[[ Data for this exercise open ]]

$ cat src/rtl/arb_pkg.sv
// ============================================================================
// Module      : arb_pkg
// Description : Shared types and constants for the arbiter requester slice.
// Revision    : 1.0  initial release
// ============================================================================
`default_nettype none

package arb_pkg;

  typedef enum logic [1:0] {
    ARB_IDLE    = 2'd0,
    ARB_REQ     = 2'd1,
    ARB_BACKOFF = 2'd2
  } arb_req_state_e;

  localparam int ARB_WAIT_W = 16;

endpackage

`default_nettype wire

$ cat src/rtl/arb_req_fifo.sv
// ============================================================================
// Module      : arb_req_fifo
// Description : Synchronous FIFO with head-of-queue read, count and full flag.
// Revision    : 1.0  initial release
// ============================================================================
`default_nettype none

module arb_req_fifo #(
  parameter int DATA_W = 32,
  parameter int DEPTH  = 4,
  localparam int PTR_W = $clog2(DEPTH),
  localparam int CNT_W = $clog2(DEPTH + 1)
) (
  input  logic              clk,
  input  logic              rst,
  input  logic              i_push,
  input  logic              i_pop,
  input  logic [DATA_W-1:0] i_wdata,
  output logic [DATA_W-1:0] o_head,
  output logic [CNT_W-1:0]  o_count,
  output logic              o_full
);

  logic [DATA_W-1:0] r_mem [DEPTH];
  logic [PTR_W-1:0]  r_wr_ptr;
  logic [PTR_W-1:0]  r_rd_ptr;
  logic [CNT_W-1:0]  r_count;

  // Pointers wrap for free because DEPTH is a power of two.
  always_ff @(posedge clk or posedge rst) begin
    if (rst) begin
      r_wr_ptr <= '0;
      r_rd_ptr <= '0;
      r_count  <= '0;
    end else begin
      if (i_push) r_wr_ptr <= r_wr_ptr + 1'b1;
      if (i_pop)  r_rd_ptr <= r_rd_ptr + 1'b1;
      case ({i_push, i_pop})
        2'b10:   r_count <= r_count + CNT_W'(1);
        2'b01:   r_count <= r_count - CNT_W'(1);
        default: r_count <= r_count;
      endcase
    end
  end

  always_ff @(posedge clk) begin
    if (i_push) r_mem[r_wr_ptr] <= i_wdata;
  end

  assign o_head  = r_mem[r_rd_ptr];
  assign o_count = r_count;
  assign o_full  = (r_count == CNT_W'(DEPTH));

endmodule

`default_nettype wire

$ cat src/rtl/arb_requester.sv
// ============================================================================
// Module      : arb_requester
// Description : Arbiter client: buffers producer words, requests the shared
//               path with a burst cap, and registers granted words out.
//               Optional ARB_REQUESTER_STATS_EN adds the wait_max output.
// Revision    : 1.0  initial release
// ============================================================================
`default_nettype none

module arb_requester
  import arb_pkg::*;
#(
  parameter int DATA_W    = 32,
  parameter int DEPTH     = 4,
  parameter int MAX_BURST = 4
) (
  input  logic              clk,
  input  logic              rst,
  input  logic              in_valid,
  input  logic [DATA_W-1:0] in_data,
  output logic              in_ready,
  output logic              req,
  input  logic              gnt,
  output logic              out_valid,
  output logic [DATA_W-1:0] out_data,
  output logic              err
`ifdef ARB_REQUESTER_STATS_EN
  ,
  output logic [ARB_WAIT_W-1:0] wait_max
`endif
);

  localparam int CNT_W   = $clog2(DEPTH + 1);
  localparam int BURST_W = $clog2(MAX_BURST + 1);

  arb_req_state_e     r_state;
  arb_req_state_e     w_state_nxt;
  logic [BURST_W-1:0] r_burst;
  logic [BURST_W-1:0] w_burst_nxt;
  logic [BURST_W-1:0] w_burst_inc;
  logic [CNT_W-1:0]   w_count;
  logic [DATA_W-1:0]  w_head;
  logic               w_full;
  logic               w_push;
  logic               w_xfer;
  logic               w_last;
  logic               w_has_data;

  arb_req_fifo #(
    .DATA_W (DATA_W),
    .DEPTH  (DEPTH)
  ) u_fifo (
    .clk     (clk),
    .rst     (rst),
    .i_push  (w_push),
    .i_pop   (w_xfer),
    .i_wdata (in_data),
    .o_head  (w_head),
    .o_count (w_count),
    .o_full  (w_full)
  );

  // req decodes the state register only, so gnt never loops back into it.
  assign req         = (r_state == ARB_REQ);
  assign in_ready    = !w_full;
  assign w_push      = in_valid && !w_full;
  assign w_xfer      = req && gnt;
  assign w_last      = w_xfer && (w_count == CNT_W'(1)) && !w_push;
  assign w_has_data  = (w_count != '0) || w_push;
  assign w_burst_inc = r_burst + BURST_W'(1);

  always_comb begin
    w_state_nxt = r_state;
    w_burst_nxt = r_burst;
    case (r_state)
      ARB_IDLE: begin
        if (w_has_data) w_state_nxt = ARB_REQ;
      end
      ARB_REQ: begin
        if (w_xfer) begin
          if (w_last) begin
            w_state_nxt = ARB_IDLE;
            w_burst_nxt = '0;
          end else if (w_burst_inc == BURST_W'(MAX_BURST)) begin
            w_state_nxt = ARB_BACKOFF;
            w_burst_nxt = '0;
          end else begin
            w_burst_nxt = w_burst_inc;
          end
        end
      end
      ARB_BACKOFF: begin
        w_state_nxt = w_has_data ? ARB_REQ : ARB_IDLE;
      end
      default: begin
        w_state_nxt = ARB_IDLE;
        w_burst_nxt = '0;
      end
    endcase
  end

  always_ff @(posedge clk or posedge rst) begin
    if (rst) begin
      r_state   <= ARB_IDLE;
      r_burst   <= '0;
      out_valid <= 1'b0;
      out_data  <= '0;
      err       <= 1'b0;
    end else begin
      r_state   <= w_state_nxt;
      r_burst   <= w_burst_nxt;
      out_valid <= w_xfer;
      if (w_xfer)       out_data <= w_head;
      if (gnt && !req)  err      <= 1'b1;
    end
  end

`ifdef ARB_REQUESTER_STATS_EN
  logic [ARB_WAIT_W-1:0] r_wait_run;
  logic [ARB_WAIT_W-1:0] r_wait_max;
  logic [ARB_WAIT_W-1:0] w_wait_inc;

  assign w_wait_inc = (&r_wait_run) ? r_wait_run : r_wait_run + ARB_WAIT_W'(1);

  // The run only grows while stalled in REQ; any grant or exit from REQ ends it.
  always_ff @(posedge clk or posedge rst) begin
    if (rst) begin
      r_wait_run <= '0;
      r_wait_max <= '0;
    end else if (req && !gnt) begin
      r_wait_run <= w_wait_inc;
      if (w_wait_inc > r_wait_max) r_wait_max <= w_wait_inc;
    end else begin
      r_wait_run <= '0;
    end
  end

  assign wait_max = r_wait_max;
`endif

endmodule

`default_nettype wire

$ cat config.mk
export PLATFORM = sky130hd
export DESIGN_NAME = arb_requester
export DESIGN_NICKNAME = d
export VERILOG_FILES = /design/src/rtl/arb_pkg.sv /design/src/rtl/arb_req_fifo.sv /design/src/rtl/arb_requester.sv
export SDC_FILE = /design/constraint.sdc
export NUM_CORES = 1
export LEC_CHECK = 0
export ABC_AREA = 1
export CORE_ASPECT_RATIO = 0.7
export CORE_MARGIN = 2
export CORE_UTILIZATION = 50
export DETAILED_ROUTE_END_ITERATION = 7
export GPL_TIMING_DRIVEN = 0
export PLACE_DENSITY_LB_ADDON = 0.1
export SLEW_MARGIN = 10
export SYNTH_ARGS = -nofsm -noshare
export SYNTH_HDL_FRONTEND = slang
export SYNTH_SLANG_ARGS = --single-unit
export TNS_END_PERCENT = 100
$ cat constraint.sdc
create_clock -name clk -period 2.7 [get_ports clk]
set_input_delay 0.54 -clock clk [delete_from_list [all_inputs] [get_ports clk]]
set_output_delay 0.54 -clock clk [all_outputs]
set_load 0.01 [all_outputs]
Word level (Yosys, flattened, before mapping):

Memories as Yosys holds them, arrays and structs flattened. A register that Yosys moved wholly into a read port is not among the register bits.
Cells that the tools add are included.

* bits in registers: 14
* bits in latches: 0
* RAM bits: 128
* bits in read-only memories: 0
* bits of input ports: 36
* output and inout port bits: 36
* logic and storage cells: 52
* memories: 1

* add/sub/neg operators: 5
* $mul: 0
* div/mod/pow operators: 0
* magnitude comparators: 0
* equal/unequal tests: 10
* shift-type cells: 0
* muxes and demuxes: 13
* bitwise operators: 1
* reductions and logical operators: 15

Memory list
* u_fifo.r_mem: words 4, bits a word 32, rd ports 1, clocked after Yosys merged registers in 1, wr ports 1, RTL line arb_req_fifo.sv:24 `logic [DATA_W-1:0] r_mem [DEPTH];`

Operators with widths (number)
* $pmux 3 s2: 2
* $mux 3: 3
* $mux 2: 4
* $add 3x1->3 const B: 2
* $eq 3x3->1 const B: 2
* $pmux 2 s3: 1
* $logic_and 1x1->1: 5
* $add 2x1->2 const B: 2
* $eq 2x1->1 const B: 2
* $eq 2x2->1 const B: 2
* $eq 3x1->1 const B: 1
* $logic_not 1->1: 3
* $mux 1: 3
* $ne 3x1->1 const B: 1
* $reduce_and 3->1: 1
* $reduce_bool 3->1: 1
* $sub 3x1->3 const B: 1
* $logic_not 2->1: 1
* $ne 2x1->1 const B: 1
* $ne 2x2->1 const B: 1
* $reduce_and 2->1: 1
* $reduce_bool 2->1: 1
* $reduce_or 2->1: 1
* $logic_or 1x1->1: 1
* $not 1->1: 1

Logic depth before layout (Yosys ltp):

Gate-level depths: netlist (run 1).

* word-level depth: 8
* depth in mapped cells: 10
* gate-level depth less buffers: 10

By module:

From an unflattened synthesis (run 1), not the netlist that was laid out.

* cells, all modules: 671
* area, all modules: 7183.1 um^2

Modules (own cells, without submodules)
* arb_req_fifo: times used 1, cells each 483, area each 5565.3 um^2, sequential area each 4018.9 um^2
* arb_requester: times used 1, cells each 188, area each 1617.8 um^2, sequential area each 975.9 um^2

Least setup slack after synthesis (run 1):

OpenSTA, ideal clock, no wires.

* path kind: reg2reg
* from: reg u_fifo.r_count[0] (netlist: u_fifo.o_count[0])
* to: mem u_fifo.r_mem[0][0], enable pin
* library setup time: 421 ps
* arrival time: 2331 ps
* data required time: 2279 ps
* setup slack: -52 ps
* stages on the path, launching flop included: 6
* buffers on the path: 0
* period minus slack after synthesis: 2752 ps
* cells stage by stage: dfrtp_1 inv_1 ha_1 nand2_1 nand2_1 nor2_1

* cells in the longest elaborated chain, start to end: 5

Ends and longest elaborated chain
* start: declaration: RTL line arb_req_fifo.sv:27 `logic [CNT_W-1:0] r_count;`
* start signal: assignment: RTL line arb_req_fifo.sv:39 `2'b10: r_count <= r_count + CNT_W'(1);`
* start signal: assignment: RTL line arb_req_fifo.sv:40 `2'b01: r_count <= r_count - CNT_W'(1);`
* start signal: assignment: RTL line arb_req_fifo.sv:41 `default: r_count <= r_count;`
* $eq 3x3->1: RTL line arb_req_fifo.sv:52 `assign o_full = (r_count == CNT_W'(DEPTH));`
* $logic_not 1->1
* named net in_ready: RTL line arb_requester.sv:21 `output logic in_ready,`
* $logic_and 1x1->1: RTL line arb_requester.sv:66 `assign w_push = in_valid && !w_full;`
* $mux 1: RTL line arb_req_fifo.sv:47 `if (i_push) r_mem[r_wr_ptr] <= i_wdata;`
* $mux 1 (implied by the code): RTL line arb_req_fifo.sv:47
* end: declaration: RTL line arb_req_fifo.sv:24

The timed path passes the listed nets, and every way through them passes these cells.

Worst setup path in the final report (run 1):

* from: reg u_fifo.r_count[0] (netlist: u_fifo.o_count[0])
* to: out in_ready

* cells in the longest elaborated chain, start to end: 2

Ends and longest elaborated chain
* $eq 3x3->1: RTL line arb_req_fifo.sv:52
* $logic_not 1->1: RTL line arb_requester.sv:65 `assign in_ready = !w_full;`
* end: declaration: RTL line arb_requester.sv:21

Every way passes these cells.

==> flow_summary.yaml, run 1 <==
worst_setup_path:
  timing_worst_setup_path_type: "reg2out"
  start_kind: "flop"
  r2r_end: "u_fifo.r_mem[0][16]"
  rrSetupSlack_ns: 0.42
  cp-end-kind: "primary output"
  reg2reg_from: "u_fifo.o_count[0]"
  required_ns: 2.16
  arrival_ns: 1.77
  reg2regPathDepth: 6
  cp_max_fo: 4
cells_and_area:
  diodes: 0
  drive_above_1_share_pct: 8.44
  areaGrowthSynthToFinish_pct: 22.5
  final_util_pct: 62.1
  nets: 875
logic_synthesis:
  yosysMostFrequentCell: "nand2_1"
  synthAdderAreaFrac_pct: 1.86
  synth_xor_area_share_pct: 0.592
  yosysUniqueCellTypes: 21
  synth-seq-cells: 174
  async_reset_ff_share_pct: 26.4
  synth_compound_area_share_pct: 0.541
  synth_commonest_cells: "278 x nand2_1, 148 x inv_1, 128 x edfxtp_1"
  synth.area.mux_share_pct: 0
  synth_area_sq_mm: 0.00740
  synth_edf_count: 128
  ys_seq_area_share_pct: 67.5
  yosysTopAreaCell: "edfxtp_1"
  synth_cells: 733
  avgSynthCellArea_sq_um: 10.1
  syn_nets: 780
  yosys-top-cells-area: "edfxtp_1 52%, dfrtp_1 16%, nand2_1 14%"
  ys_warn_count: 0
  synth_flop_cell: "edfxtp_1"
  synth_top_family_by_area: "simple AND/OR/NAND/NOR gates"
  yosysTopAreaCellShare_pct: 52.0
  synthSimpleGateAreaFrac_pct: 19.6
floorplan:
  die_width_um: 149
  fp.coreArea_sq_mm: 0.0146
  dieArea_sq_mm: 0.0158
  rows: 37
  io-pin-count: 72
  dieHeight_um: 106
  initial_core_util_pct: 50.7
pwr:
  ir_worst_vdd_v: 0.000613
  comb_power_share_pct: 36.8
  p_leak_uw: 0.00425
  switching_share_pct: 35.1
  intPower_uw: 6440
  p_switching_uw: 3490
  clockPowerShare_pct: 23.9
  powerDensity_mw_per_mm2: 1100
  seq_power_share_pct: 39.3
  power_uw: 9930
placed_design:
  gp_congestion: 0.774
  hpwl_um: 10100
  portBuffers: 71
clock_network:
  cts_tree: "built"
  cts.clk_slew.worst_paths_ns: 0.06
  cts_resized: 0
  h-tree-depth: 4
  clockBufferDepth: 2
  clock_latency_ns: 0.42
  cts_setup_buffers: 0
  hold_buffers: 0
  root_buffer: "clkbuf_16"
  cts_buffers: 17
  clkSinkCount: 174
routing:
  routed_wl_um: 15500
  firstDrtPassIters: 4
  drcViolationCount: 0
  vias_per_cell: 4.81
  drt-initial-drc-count: 313
  wl_per_cell_um: 15.0
  antenna_left: 0
  num_vias: 4983
sta:
  period_minus_slack_ns: 2.31
  worst_pin_slew_ns: 0.625
  hold_viol_final: 0
  relSlewSlack_pct: 58.2
  maxSlewViolCount: 0
  setup_viol: 0
  rsz0062_at_grt: "false"
  min_period_over_period_pct: 85.4
  fmax_mhz: 434
  skew_ns: 0.0101
run_status:
  outcome: "completed"
global_route:
  antenna_found_initial: 0
  grt_use_total_pct: 21.3
  grt_pass1_wl_um: 25400
  grt_pass1_vias: 5022
  grt_overflow: 0
  grt_start_max_net_pins: 29
job:
  cap_violations: 0
hold_path:
  holdCritPathClass: "in2async"
-- cell families (layout without fill, tap and decap cells) --
logic type | count (synthesis) | after routing
simple gates | 359 | 359
xor+xnor | 5 | 5
flops | 174 | 174
fa+ha+maj | 11 | 11
buf+inv | 177 | 285
compound gates | 7 | 7
-- per-layer routing --
layer  routed length (um)  track usage, %  part of all wire (%)
met4                  136            6.80                  0.87
met5                    0               0                     0
met1                 7000            28.9                    45
met2                 7550            34.5                    49
met3                  868            4.81                   5.6
-- cell type report --
| cell class | count | area [sq um] |
|---|---|---|
| fillers | 1178 | 5520 |
| multi-input cells | 382 | 1700 |
| flip-flops and latches | 174 | 4990 |
| clock buffers | 17 | 425 |
| plain buffers | 26 | 165 |
| inverters | 151 | 567 |
| repair buffers | 76 | 818 |
| clock inverters | 15 | 146 |
| well taps | 195 | 244 |
-- power by group through the flow --
stage | Combinational [uW] | Clock, uW | Sequential, uW
3_5_place_dp | 3700 | 0 | 3960
5_1_grt | 4130 | 2500 | 3980
4_1_cts | 3710 | 2400 | 3910
2_1_floorplan | 2080 | 0 | 4050
6_report | 3650 | 2370 | 3900
3_3_place_gp | 3470 | 0 | 3970
-- stage by stage --
| step | instances | setup TNS (ns) | worst slack, ns | hold WS [ns] | instance area (sq um) |
|---|---|---|---|---|---|
| after floorplan | 733 | -6.66 | -0.0521 | 0.471 | 7400 |
| after global placement | 999 | -194.80 | -1.57 | 0.461 | 8350 |
| after detailed placement | 1004 | 0 | 0.133 | 0.461 | 8490 |
| after CTS | 1036 | 0 | 0.375 | 0.466 | 9060 |
| after global routing | 1036 | 0 | 0.232 | 0.481 | 9060 |
| final | 1036 | 0 | 0.395 | 0.455 | 9060 |
-- worst max path at each step --
stage	startpoint	to	cells past startpoint
global route	u_fifo.o_count[0]	u_fifo.r_mem[0][20]	6
global placement	in_valid	u_fifo.r_mem[1][19]	3
CTS	u_fifo.o_count[0]	u_fifo.r_mem[0][20]	6
detailed placement	in_valid	u_fifo.r_mem[0][19]	4
floorplan	u_fifo.o_count[0]	u_fifo.r_mem[0][0]	5
finish	u_fifo.o_count[0]	in_ready	4
-- registers in the layout (all words and copies together), names as in the netlist --
signal and flops:
u_fifo.r_wr_ptr 2, u_fifo.r_rd_ptr 2, r_state 2, out_valid 1, r_burst 3, u_fifo.o_count 3
out_data 32, err 1, u_fifo.r_mem 128
-- worst max-delay path: stages (launching register included) --
cell	delay, ns
dfrtp_1	0.42
inv_1	0.09
ha_1	0.23
nand2_1	0.08
clkdlybuf4s50_1	0.54
-- cell usage in the layout (no fill, tap or decap), drive strengths merged --
master         netlist  layout
dfrtp               46      46
clkinv               0       9
clkdlybuf4s50        0      71
nor2                 9       9
inv                151     153
nand2              278     278
clkinvlp             0       2
a21oi                2       2
o21ai                3       3
xnor2                2       2
nand3               69      69
nor3b                1       1
bufinv               0       2
ha                  11      11
or2                  1       1
xor2                 3       3
edfxtp             128     128
o21bai               1       1
buf                 26      31
clkbuf               0      17
nand4                1       1
a21o                 1       1
No activity file was read; power rests on OpenSTA's default activity.
==> run 2, diff against run 1 <==
clock period = 1.9 ns   (was 2.7 ns; I/O delays follow)
==> flow_summary.yaml, run 2 (synthesized netlist as in run 1, its figures left out) <==
run_status:
  outcome: "completed"
global_route:
  top_usage_layer: "met2"
  grt_pass1_wl_um: 25200
  grt_use_total_pct: 21.8
  antenna_found_initial: 0
  grt_util_met3_pct: 4.29
  grtUsageMet2_pct: 35.1
  grt_overflow: 0
  grt_start_max_net_pins: 31
  grt_pass1_vias: 4918
  use_met1_pct: 29.2
clock_network:
  cts_tree: "built"
  clockBufferDepth: 2
  cts_buffers: 17
  clkSinkCount: 174
  h-tree-depth: 4
  root_buffer: "clkbuf_16"
  cts.clk_slew.worst_paths_ns: 0.06
  clock_latency_ns: 0.43
  hold_buffers: 0
routing:
  vias_per_cell: 4.81
  antenna_left: 0
  drcViolationCount: 0
  wl_per_cell_um: 15.4
  routed_wl_um: 16100
  firstDrtPassIters: 5
  drt-initial-drc-count: 302
  num_vias: 5017
cells_and_area:
  drive_above_1_share_pct: 9.42
  top_register: "u_fifo.r_mem"
  areaGrowthSynthToFinish_pct: 23.5
  layout_common_cells: "276 x nand2_1, 146 x inv_1, 128 x edfxtp_1"
  nets: 883
  reg_top3: "u_fifo.r_mem x128, out_data x32"
  diodes: 0
  final_common_cell: "nand2_1"
  largest_reg_flops: 128
sta:
  maxSlewViolCount: 0
  setup_viol: 0
  hold_viol_final: 0
  min_period_over_period_pct: 97.2
  fmax_mhz: 542
  rsz0062_at_grt: "false"
  relSlewSlack_pct: 59.1
  setup_ws_ns: 0.0540
  skew_ns: 0.00586
  period_minus_slack_ns: 1.85
  worst_pin_slew_ns: 0.613
worst_setup_path:
  arrival_ns: 1.47
  cp_max_fo: 2
  slowest_delay_ns: 0.38
  required_ns: 1.52
  crit_chain: "inv_1, ha_2, nand2_2, clkdlybuf4s15_1"
  cp_num_buf_inv: 2
  start_kind: "flop"
  slowest_stage: "dfrtp_1"
  cp-end-kind: "primary output"
  timing_worst_setup_path_type: "reg2out"
  critical-path-top-delay-family: "flip-flops"
floorplan:
  fp.coreArea_sq_mm: 0.0146
  die_width_um: 149
  rows: 37
  dieArea_sq_mm: 0.0158
  initial_core_util_pct: 50.7
  io-pin-count: 72
  dieHeight_um: 106
placed_design:
  gp_congestion: 0.737
  post-place-ws_ns: -0.517
  hpwl_um: 9350
  portBuffers: 71
pwr:
  power_uw: 14300
  p_leak_uw: 0.00427
  ir_worst_vdd_v: 0.000918
  powerDensity_mw_per_mm2: 1560
hold_path:
  holdCritPathClass: "in2async"
job:
  cap_violations: 0
## run 2: cell count changes in the layout (fill, tap and decap cells not counted), sizes merged
cell,previous run,this run
buf,31,34
clkinvlp,2,0
inv,153,152
clkdlybuf4s50,71,69
dlygate4sd2,0,1
clkbuf,17,27
clkinv,9,4
bufinv,2,1
clkdlybuf4s15,0,1
nor2,9,13
## run 2: per-stage QoR
stage | utilization [%] | std cells | hold slack, ns | area [sq um] | setup TNS [ns]
after CTS | 62.4 | 1041 | 0.248 | 9100 | -0.0518
after detailed placement | 57.7 | 1000 | 0.464 | 8410 | -62.08
after floorplan | - | 733 | 0.471 | 7440 | 0
final | 62.7 | 1044 | 0.248 | 9140 | 0
after global placement | 57.5 | 999 | 0.461 | 8390 | -92.92
after global routing | 62.7 | 1044 | 0.289 | 9140 | 0
## run 2: worst paths after layout
path / from / endpoint / slack (ns) / cells past startpoint
hold reg to reg: out_data[26] / out_data[26] / 0.48 / 2
min in group clk: out_data[26] / out_data[26] / 0.48 / 2
setup / recovery: u_fifo.o_count[0] / in_ready / 0.05 / 4
setup reg to reg: u_fifo.o_count[1] / u_fifo.r_mem[1][23] / 0.11 / 5
max in group asynchronous: rst / out_data[19] / 1.14 / 3
hold / removal: rst / out_data[30] / 0.25 / 2
## run 2: repair_timing
action,in CTS,in global routing
setup endpoints to repair,131,66
buffers inserted,5,3
pin swaps,5,1
gates resized for setup,6,7
cloned,4,0
## run 2: worst reg2reg max path, delay by kind of cell (launching register included)
| kind | cells | cell delay [ns] |
|---|---|---|
| adders and majority gates | 1 | 0.19 |
| buffers and inverters | 1 | 0.07 |
| DFF | 1 | 0.38 |
| and+or+nand+nor | 3 | 0.79 |
## run 2: cell type report
cell class,instances,area [sq um]
fillers,1146,5440
flip-flops and latches,174,4990
multi-input cells,386,1770
repair buffers,80,840
inverters,151,567
clock buffers,26,499
well taps,195,244
plain buffers,26,168
clock inverters,6,57.6
## run 2: where the power goes
part | total (uW) | internal [uW] | switching (uW)
Combinational | 5450 | 2130 | 3320
Sequential | 5540 | 5160 | 377
Clock | 3270 | 1940 | 1340
Total | 14300 | 9230 | 5030
## run 2: per-layer routing
metal	vias up	routed length (um)
li1	2475	-
met1	2380	7410
met2	138	7610
met3	24	757
met4	0	322
met5	-	0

[[ Data for this exercise closed ]]

**Work order**. For the word "into", say how many lines of the records above contain it. Reply with the number alone.

**Answer to this problem**. 2